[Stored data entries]
▬▬▬▬▬▬

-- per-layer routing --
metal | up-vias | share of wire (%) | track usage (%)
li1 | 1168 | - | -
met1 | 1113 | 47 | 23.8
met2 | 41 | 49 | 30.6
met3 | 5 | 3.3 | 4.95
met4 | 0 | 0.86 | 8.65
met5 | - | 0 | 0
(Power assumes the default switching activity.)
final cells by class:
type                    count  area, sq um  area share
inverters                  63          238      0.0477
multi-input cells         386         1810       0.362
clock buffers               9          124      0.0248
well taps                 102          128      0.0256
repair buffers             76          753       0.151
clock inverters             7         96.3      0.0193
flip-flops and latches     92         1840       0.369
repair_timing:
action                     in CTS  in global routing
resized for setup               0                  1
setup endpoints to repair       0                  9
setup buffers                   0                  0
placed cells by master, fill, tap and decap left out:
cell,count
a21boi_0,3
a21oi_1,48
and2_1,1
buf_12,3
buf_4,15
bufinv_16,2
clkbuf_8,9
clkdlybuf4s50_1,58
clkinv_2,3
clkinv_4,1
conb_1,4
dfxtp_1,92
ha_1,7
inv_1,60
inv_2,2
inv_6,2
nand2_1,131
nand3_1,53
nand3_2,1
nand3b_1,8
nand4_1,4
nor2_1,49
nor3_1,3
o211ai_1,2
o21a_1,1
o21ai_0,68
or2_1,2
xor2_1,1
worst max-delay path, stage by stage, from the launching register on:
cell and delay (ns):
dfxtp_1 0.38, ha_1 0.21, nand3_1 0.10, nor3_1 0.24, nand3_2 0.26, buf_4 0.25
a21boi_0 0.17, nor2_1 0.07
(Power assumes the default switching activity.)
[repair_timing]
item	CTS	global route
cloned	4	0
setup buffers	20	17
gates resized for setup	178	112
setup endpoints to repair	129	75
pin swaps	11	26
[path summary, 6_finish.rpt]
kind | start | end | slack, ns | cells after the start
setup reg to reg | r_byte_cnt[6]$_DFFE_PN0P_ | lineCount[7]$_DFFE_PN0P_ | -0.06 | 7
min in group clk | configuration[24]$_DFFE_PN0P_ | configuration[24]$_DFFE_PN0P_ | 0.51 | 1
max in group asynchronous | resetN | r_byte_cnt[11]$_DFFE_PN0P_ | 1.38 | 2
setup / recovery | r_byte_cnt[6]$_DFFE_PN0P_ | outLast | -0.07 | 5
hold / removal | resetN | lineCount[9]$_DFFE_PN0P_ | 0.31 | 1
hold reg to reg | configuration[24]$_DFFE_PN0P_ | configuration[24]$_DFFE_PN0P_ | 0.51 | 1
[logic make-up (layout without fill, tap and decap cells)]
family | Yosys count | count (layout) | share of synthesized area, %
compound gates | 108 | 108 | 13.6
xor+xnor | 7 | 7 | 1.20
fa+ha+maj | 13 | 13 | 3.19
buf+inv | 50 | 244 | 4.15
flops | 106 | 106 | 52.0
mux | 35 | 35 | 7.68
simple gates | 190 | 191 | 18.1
===== config.mk =====
export PLATFORM = sky130hd
export DESIGN_NAME = ado_detector_param
export DESIGN_NICKNAME = d
export VERILOG_FILES = /design/src/rtl/ado_pkg.sv /design/src/rtl/ado_detector_param_absdiff.sv /design/src/rtl/ado_detector_param.sv
export SDC_FILE = /design/constraint.sdc
export NUM_CORES = 1
export LEC_CHECK = 0
export ABC_AREA = 0
export CORE_AREA = 5 5 111 165
export CTS_CLUSTER_DIAMETER = 200
export DETAILED_ROUTE_END_ITERATION = 8
export DIE_AREA = 0 0 116 170
export PLACE_DENSITY = 0.82
export SLEW_MARGIN = 5
export SYNTH_ARGS = -nofsm -noshare
export SYNTH_HDL_FRONTEND = slang
export SYNTH_SLANG_ARGS = --single-unit

===== constraint.sdc =====
create_clock -name clk -period 9.56 [get_ports clk]
set_input_delay 2.868 -clock clk [delete_from_list [all_inputs] [get_ports clk]]
set_output_delay 2.868 -clock clk [all_outputs]
set_load 0.01 [all_outputs]

===== src/rtl/ado_pkg.sv =====
// Shared types and helpers for the amplitude-difference spike detector.
package ado_pkg;

  typedef enum logic [1:0] {
    StFill,
    StTrain,
    StDetect,
    StRefract
  } ado_state_e;

  localparam int unsigned DefaultThr = 500;

  // Clamp an unsigned value to the largest number representable in 'width' bits.
  function automatic logic [63:0] saturate(input logic [63:0] val, input int unsigned width);
    logic [63:0] max_val;
    if (width >= 64) begin
      max_val = '1;
    end else begin
      max_val = (64'd1 << width) - 64'd1;
    end
    return (val > max_val) ? max_val : val;
  endfunction

endpackage


===== src/rtl/ado_detector_param_absdiff.sv =====
// Sample delay line plus registered |x[n] - x[n-DELAY]| with valid pass-through.
module ado_absdiff #(
  parameter int unsigned DATA_W = 16,
  parameter int unsigned DELAY  = 3
) (
  input  logic              clk_i,
  input  logic              rst_ni,
  input  logic              valid_i,
  input  logic [DATA_W-1:0] data_i,
  output logic              valid_o,
  output logic [DATA_W-1:0] ado_o
);

  localparam int Depth = int'(DELAY) + 1;

  logic [DATA_W-1:0] line_q [Depth];
  logic              smp_valid_q;
  logic              ado_valid_q;
  logic [DATA_W-1:0] ado_q;
  logic [DATA_W:0]   diff;
  logic [DATA_W-1:0] ado_d;

  // One extra bit keeps the signed difference exact; its magnitude fits DATA_W bits.
  always_comb begin
    diff  = {line_q[0][DATA_W-1], line_q[0]} -
            {line_q[Depth-1][DATA_W-1], line_q[Depth-1]};
    ado_d = diff[DATA_W] ? DATA_W'(-diff) : diff[DATA_W-1:0];
  end

  always_ff @(posedge clk_i) begin
    if (!rst_ni) begin
      for (int i = 0; i < Depth; i++) begin
        line_q[i] <= '0;
      end
      smp_valid_q <= 1'b0;
      ado_valid_q <= 1'b0;
      ado_q       <= '0;
    end else begin
      smp_valid_q <= valid_i;
      if (valid_i) begin
        line_q[0] <= data_i;
        for (int i = 1; i < Depth; i++) begin
          line_q[i] <= line_q[i-1];
        end
      end
      ado_valid_q <= smp_valid_q;
      if (smp_valid_q) begin
        ado_q <= ado_d;
      end
    end
  end

  assign valid_o = ado_valid_q;
  assign ado_o   = ado_q;

endmodule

▬▬▬▬▬▬

▶ **Exercise**:
Quote the data above from the line containing "[repair_timing]" to the line containing "max in group", inclusive, and stop.

▶ **Answer box**:
[repair_timing]
item	CTS	global route
cloned	4	0
setup buffers	20	17
gates resized for setup	178	112
setup endpoints to repair	129	75
pin swaps	11	26
[path summary, 6_finish.rpt]
kind | start | end | slack, ns | cells after the start
setup reg to reg | r_byte_cnt[6]$_DFFE_PN0P_ | lineCount[7]$_DFFE_PN0P_ | -0.06 | 7
min in group clk | configuration[24]$_DFFE_PN0P_ | configuration[24]$_DFFE_PN0P_ | 0.51 | 1
max in group asynchronous | resetN | r_byte_cnt[11]$_DFFE_PN0P_ | 1.38 | 2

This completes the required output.